I commenti dei partiti sono stati cauti. Non così i titoli sparati da qualche giornale di parte sempre intento a fare da mosca cocchiera per la caccia ai consensi, ormai residuato bellico della vera “casta” che ha contribuito e vorrebbe continuare  a sfigurare la politica.

La riflessione più importante, e solo alla apparenza elementare, emersa dalle risposte di Draghi alle domande dei giornalisti, è tutta nella certezza che l’economia del Paese ripartirà non appena superata la emergenza sanitaria. Non è infatti soltanto l’arresto di produzioni e servizi all’origine di questa particolare fase recessiva, ma anche quello delle barriere nei traffici e nei trasporti. Da qui l’esigenza di concentrare gli sforzi nella campagna di vaccinazioni con tutto quanto ciò implica: dalla disponibilità dei vaccini da reperire in ogni caso, alla organizzazione della logistica che ha trovato impreparati sia lo Stato che le regioni, e non solo da noi.

E’ quindi inutile riproporre in questo momento questioni che riguardano le strutture fondamentali del sistema Italia, quali il debito eccessivo, i rischi che si aprono per il ceto bancario, le dimensioni delle nostre imprese, la rigidità del lavoro, l’arretratezza delle normative fiscali dopo cinquant’anni dall’ultima vera riforma. Certo, sono tutti dossier aperti ma che potranno trovare cura e attenzione una volta ripartita l’economia. Non “una volta tornati come prima” perché la risalita non sarà né rapida né facile e questo Draghi lo sa. Ma almeno una volta tornati alla normalità.

L’esempio più calzante di questa convinzione, tutt’altro che ovvia, è stata la risposta alla domanda sul MES,  il fondo europeo sulla sanità, che era stato uno degli argomenti più ostinatamente divisivi tra le forze politiche anche in seno alla stessa maggioranza. Richiesto di che cosa ne pensasse al riguardo, quasi con intento provocatorio, Draghi ha risposto con naturalezza raggelante: i tassi di interessi offerti da questa opportunità non rappresentano certo una priorità nelle attuali condizioni di mercato; si potrà discutere su questo strumento quando sarà messo a punto un piano nazionale per la sanità e se ne potrà valutare la convenienza. Perfetto.

L’occasione dell’intervento del Presidente del consiglio a microfoni aperti ha consentito anche di cogliere alcuni pretesti per non revocare in dubbio la sua comprensione dei problemi reali del Paese.

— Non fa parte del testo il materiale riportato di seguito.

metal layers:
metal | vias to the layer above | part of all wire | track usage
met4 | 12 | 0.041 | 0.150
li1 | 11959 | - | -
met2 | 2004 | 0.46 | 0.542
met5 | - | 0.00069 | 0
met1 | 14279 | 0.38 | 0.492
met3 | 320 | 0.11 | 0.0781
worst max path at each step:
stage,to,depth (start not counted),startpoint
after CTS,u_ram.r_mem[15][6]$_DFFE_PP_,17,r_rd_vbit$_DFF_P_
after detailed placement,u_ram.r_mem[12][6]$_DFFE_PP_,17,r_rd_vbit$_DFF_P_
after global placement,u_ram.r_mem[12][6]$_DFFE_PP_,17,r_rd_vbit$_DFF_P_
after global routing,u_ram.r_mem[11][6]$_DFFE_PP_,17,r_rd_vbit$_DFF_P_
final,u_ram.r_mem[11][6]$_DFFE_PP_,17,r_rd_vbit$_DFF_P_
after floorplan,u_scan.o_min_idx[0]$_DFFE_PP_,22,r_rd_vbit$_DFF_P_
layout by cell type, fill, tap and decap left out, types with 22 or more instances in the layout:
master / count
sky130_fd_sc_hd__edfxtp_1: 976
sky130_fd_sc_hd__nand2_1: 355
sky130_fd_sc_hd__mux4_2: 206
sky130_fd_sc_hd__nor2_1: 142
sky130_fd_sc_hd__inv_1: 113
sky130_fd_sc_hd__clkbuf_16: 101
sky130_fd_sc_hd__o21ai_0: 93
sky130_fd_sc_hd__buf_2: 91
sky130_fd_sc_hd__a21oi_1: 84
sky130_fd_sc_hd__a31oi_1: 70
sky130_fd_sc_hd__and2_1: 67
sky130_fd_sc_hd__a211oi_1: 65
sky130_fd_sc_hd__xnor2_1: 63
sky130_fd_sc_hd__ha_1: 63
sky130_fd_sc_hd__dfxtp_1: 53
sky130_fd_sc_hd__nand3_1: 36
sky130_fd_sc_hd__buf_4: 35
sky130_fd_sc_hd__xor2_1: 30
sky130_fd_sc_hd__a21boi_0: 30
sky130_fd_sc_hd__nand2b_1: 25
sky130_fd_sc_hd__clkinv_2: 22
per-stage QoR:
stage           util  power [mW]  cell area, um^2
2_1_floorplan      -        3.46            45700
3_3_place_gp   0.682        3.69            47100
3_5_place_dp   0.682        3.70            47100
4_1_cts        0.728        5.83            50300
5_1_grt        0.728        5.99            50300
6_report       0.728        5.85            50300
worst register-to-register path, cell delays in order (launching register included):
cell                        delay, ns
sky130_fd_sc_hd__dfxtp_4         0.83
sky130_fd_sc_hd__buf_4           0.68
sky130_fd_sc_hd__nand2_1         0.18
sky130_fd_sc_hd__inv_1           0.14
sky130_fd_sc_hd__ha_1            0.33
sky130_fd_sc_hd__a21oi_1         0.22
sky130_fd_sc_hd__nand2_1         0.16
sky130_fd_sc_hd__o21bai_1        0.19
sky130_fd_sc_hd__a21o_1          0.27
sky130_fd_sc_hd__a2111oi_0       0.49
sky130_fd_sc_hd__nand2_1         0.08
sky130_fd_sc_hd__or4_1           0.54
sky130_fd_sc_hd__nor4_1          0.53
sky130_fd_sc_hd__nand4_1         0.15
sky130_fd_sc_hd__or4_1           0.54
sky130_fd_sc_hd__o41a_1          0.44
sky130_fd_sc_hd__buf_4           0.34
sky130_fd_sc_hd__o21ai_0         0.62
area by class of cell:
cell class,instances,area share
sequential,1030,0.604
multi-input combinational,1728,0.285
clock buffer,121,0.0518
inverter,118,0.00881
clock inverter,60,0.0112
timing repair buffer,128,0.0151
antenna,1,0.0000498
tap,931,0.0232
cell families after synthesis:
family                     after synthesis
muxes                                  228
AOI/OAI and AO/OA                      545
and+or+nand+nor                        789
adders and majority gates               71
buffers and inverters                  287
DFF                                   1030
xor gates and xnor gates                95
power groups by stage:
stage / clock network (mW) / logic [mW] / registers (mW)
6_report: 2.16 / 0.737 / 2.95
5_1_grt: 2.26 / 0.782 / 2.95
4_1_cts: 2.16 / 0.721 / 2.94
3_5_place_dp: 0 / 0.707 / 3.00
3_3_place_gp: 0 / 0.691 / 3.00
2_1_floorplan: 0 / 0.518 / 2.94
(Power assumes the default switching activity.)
===== src/rtl/core/css_pkg.sv =====
package css_pkg;

  // fixed field and register widths
  localparam int CFG_W       = 16;
  localparam int CFG_IDX_W   = 3;
  localparam int SHIFT_W     = 4;
  localparam int CHAN_W      = 2;
  localparam int CUR_W       = 18;
  localparam int SUM_W       = 26;
  localparam int OUT_TDATA_W = 24;
  localparam int DIV_COUNT   = 3;

  localparam logic [CUR_W-1:0]   CUR_MAX   = {CUR_W{1'b1}};
  localparam logic [SUM_W-1:0]   SUM_MAX   = {SUM_W{1'b1}};
  localparam logic [SHIFT_W-1:0] SHIFT_MAX = 4'd8;

  // configuration register indexes
  localparam logic [CFG_IDX_W-1:0] REG_SCALE_NUM = 3'd0;
  localparam logic [CFG_IDX_W-1:0] REG_DIV_BUS   = 3'd1;
  localparam logic [CFG_IDX_W-1:0] REG_DIV_5V    = 3'd2;
  localparam logic [CFG_IDX_W-1:0] REG_DIV_12V   = 3'd3;
  localparam logic [CFG_IDX_W-1:0] REG_SHIFT     = 3'd4;

  typedef enum logic [2:0] {
    ST_IDLE,
    ST_MUL,
    ST_DSTART,
    ST_DWAIT,
    ST_UPD,
    ST_RES
  } css_state_t;

  // divider status toward the sequencer
  typedef struct packed {
    logic busy;
    logic done;
  } css_div_stat_t;

endpackage
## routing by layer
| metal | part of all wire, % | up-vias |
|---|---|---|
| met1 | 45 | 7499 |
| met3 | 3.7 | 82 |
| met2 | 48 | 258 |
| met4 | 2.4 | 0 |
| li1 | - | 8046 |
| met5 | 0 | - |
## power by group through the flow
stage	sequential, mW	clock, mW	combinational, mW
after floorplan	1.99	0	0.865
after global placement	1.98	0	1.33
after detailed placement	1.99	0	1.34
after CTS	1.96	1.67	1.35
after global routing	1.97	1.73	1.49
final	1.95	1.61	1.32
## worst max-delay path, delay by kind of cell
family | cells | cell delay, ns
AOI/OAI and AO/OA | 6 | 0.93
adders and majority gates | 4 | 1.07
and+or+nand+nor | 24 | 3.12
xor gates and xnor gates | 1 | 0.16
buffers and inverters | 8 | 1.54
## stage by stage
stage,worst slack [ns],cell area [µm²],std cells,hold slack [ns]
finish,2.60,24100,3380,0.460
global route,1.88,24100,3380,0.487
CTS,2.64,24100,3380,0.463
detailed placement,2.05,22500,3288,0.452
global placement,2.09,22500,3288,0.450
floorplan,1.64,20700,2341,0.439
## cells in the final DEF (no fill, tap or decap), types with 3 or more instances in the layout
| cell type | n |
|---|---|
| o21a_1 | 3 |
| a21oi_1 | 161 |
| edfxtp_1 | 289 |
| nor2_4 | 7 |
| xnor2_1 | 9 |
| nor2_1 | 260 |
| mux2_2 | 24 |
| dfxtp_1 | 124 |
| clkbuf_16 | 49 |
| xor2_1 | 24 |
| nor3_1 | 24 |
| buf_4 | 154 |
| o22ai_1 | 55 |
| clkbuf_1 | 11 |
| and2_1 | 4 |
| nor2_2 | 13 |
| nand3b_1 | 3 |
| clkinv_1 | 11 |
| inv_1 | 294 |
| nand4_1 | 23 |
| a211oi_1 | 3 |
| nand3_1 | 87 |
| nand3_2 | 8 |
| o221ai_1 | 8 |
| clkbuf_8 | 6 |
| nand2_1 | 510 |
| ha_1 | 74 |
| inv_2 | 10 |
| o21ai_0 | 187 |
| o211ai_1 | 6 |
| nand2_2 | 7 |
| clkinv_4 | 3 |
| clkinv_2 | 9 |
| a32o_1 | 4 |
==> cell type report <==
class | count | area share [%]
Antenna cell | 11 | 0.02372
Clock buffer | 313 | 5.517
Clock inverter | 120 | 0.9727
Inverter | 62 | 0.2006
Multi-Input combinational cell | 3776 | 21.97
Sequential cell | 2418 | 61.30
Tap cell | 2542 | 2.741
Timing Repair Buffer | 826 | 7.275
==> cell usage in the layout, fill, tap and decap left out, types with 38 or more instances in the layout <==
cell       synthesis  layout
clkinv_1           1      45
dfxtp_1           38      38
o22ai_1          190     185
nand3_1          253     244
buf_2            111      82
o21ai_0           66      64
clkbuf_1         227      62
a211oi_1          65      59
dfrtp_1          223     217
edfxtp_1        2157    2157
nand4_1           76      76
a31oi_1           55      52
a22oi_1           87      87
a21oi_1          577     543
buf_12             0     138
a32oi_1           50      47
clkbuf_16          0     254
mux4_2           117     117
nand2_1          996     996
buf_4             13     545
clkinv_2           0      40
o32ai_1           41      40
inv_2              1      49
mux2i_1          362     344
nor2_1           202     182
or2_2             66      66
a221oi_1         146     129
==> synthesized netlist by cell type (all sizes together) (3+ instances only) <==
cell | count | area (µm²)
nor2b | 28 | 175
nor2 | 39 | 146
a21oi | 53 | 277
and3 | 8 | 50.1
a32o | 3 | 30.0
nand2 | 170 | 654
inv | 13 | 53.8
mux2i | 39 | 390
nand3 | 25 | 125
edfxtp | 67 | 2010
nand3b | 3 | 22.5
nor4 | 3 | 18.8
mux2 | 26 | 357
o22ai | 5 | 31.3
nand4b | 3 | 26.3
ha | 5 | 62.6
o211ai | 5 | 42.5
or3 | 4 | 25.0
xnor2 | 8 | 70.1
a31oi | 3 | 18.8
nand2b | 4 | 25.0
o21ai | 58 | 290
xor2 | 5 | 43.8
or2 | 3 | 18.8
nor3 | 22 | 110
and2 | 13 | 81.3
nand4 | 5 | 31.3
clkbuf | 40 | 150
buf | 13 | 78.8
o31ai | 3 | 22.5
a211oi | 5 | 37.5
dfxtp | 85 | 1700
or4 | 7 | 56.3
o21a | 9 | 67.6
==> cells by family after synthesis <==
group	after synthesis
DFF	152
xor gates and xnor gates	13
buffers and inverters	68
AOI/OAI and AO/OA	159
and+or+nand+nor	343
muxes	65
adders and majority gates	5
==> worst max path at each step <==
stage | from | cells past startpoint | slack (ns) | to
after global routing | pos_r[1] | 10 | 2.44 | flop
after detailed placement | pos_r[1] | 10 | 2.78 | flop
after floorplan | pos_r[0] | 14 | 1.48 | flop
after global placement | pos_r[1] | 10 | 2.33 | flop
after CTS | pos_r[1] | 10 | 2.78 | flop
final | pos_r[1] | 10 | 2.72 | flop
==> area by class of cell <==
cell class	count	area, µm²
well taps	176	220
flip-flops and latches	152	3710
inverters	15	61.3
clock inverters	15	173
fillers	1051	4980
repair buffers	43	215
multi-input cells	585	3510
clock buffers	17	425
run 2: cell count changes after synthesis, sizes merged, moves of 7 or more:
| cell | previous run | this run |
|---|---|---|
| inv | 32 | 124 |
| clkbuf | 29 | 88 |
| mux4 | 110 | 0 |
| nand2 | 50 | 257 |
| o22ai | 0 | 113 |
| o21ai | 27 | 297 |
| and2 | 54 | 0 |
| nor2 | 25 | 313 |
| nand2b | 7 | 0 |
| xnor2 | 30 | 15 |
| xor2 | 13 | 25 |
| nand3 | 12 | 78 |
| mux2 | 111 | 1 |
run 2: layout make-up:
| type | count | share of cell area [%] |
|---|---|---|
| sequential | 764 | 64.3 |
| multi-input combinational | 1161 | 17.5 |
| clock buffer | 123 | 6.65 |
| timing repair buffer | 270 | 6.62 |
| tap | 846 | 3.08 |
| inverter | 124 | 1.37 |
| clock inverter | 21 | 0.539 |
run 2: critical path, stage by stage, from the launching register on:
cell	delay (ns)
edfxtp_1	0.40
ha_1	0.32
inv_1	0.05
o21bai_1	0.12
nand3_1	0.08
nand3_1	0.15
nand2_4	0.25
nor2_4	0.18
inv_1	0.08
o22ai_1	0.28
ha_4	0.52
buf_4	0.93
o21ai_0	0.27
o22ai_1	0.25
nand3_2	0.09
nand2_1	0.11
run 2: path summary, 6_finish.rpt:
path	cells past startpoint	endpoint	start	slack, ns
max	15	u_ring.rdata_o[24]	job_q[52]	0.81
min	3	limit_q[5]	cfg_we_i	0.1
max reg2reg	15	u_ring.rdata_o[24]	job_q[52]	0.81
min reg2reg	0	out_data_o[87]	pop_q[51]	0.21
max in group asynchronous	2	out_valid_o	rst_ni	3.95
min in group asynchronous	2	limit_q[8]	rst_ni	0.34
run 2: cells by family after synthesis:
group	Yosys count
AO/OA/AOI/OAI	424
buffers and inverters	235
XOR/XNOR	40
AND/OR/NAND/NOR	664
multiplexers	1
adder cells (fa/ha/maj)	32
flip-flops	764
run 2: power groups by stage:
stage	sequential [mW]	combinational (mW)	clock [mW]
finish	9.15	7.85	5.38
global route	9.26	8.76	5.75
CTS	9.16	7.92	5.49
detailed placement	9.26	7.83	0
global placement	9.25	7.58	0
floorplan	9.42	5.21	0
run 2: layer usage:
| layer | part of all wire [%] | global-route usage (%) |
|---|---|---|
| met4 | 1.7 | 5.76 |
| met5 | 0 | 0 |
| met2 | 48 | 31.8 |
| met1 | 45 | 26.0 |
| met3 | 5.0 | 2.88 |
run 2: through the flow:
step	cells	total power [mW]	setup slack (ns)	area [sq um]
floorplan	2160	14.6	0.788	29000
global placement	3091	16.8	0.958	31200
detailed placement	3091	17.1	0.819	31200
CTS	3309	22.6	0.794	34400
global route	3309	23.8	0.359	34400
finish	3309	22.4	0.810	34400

Il primo riguarda la scuola (“sarà la prima a riaprire”) e non è la prima volta che Draghi si dimostra sensibile su questo argomento già richiamato nel suo discorso di insediamento con la specifica degli istituti professionali da riorganizzare seriamente per corrispondere alle offerte di lavoro di oggi.

Il secondo è un riferimento alla attività delle regioni per le campagne vaccinali (alcune avanti, altre fortemente arretrate) dove traspare l’esigenza, non solo per l’emergenza sanitaria, che le regioni stesse non si muovano in ordine sparso e con la presunzione di governare oltre le loro competenze.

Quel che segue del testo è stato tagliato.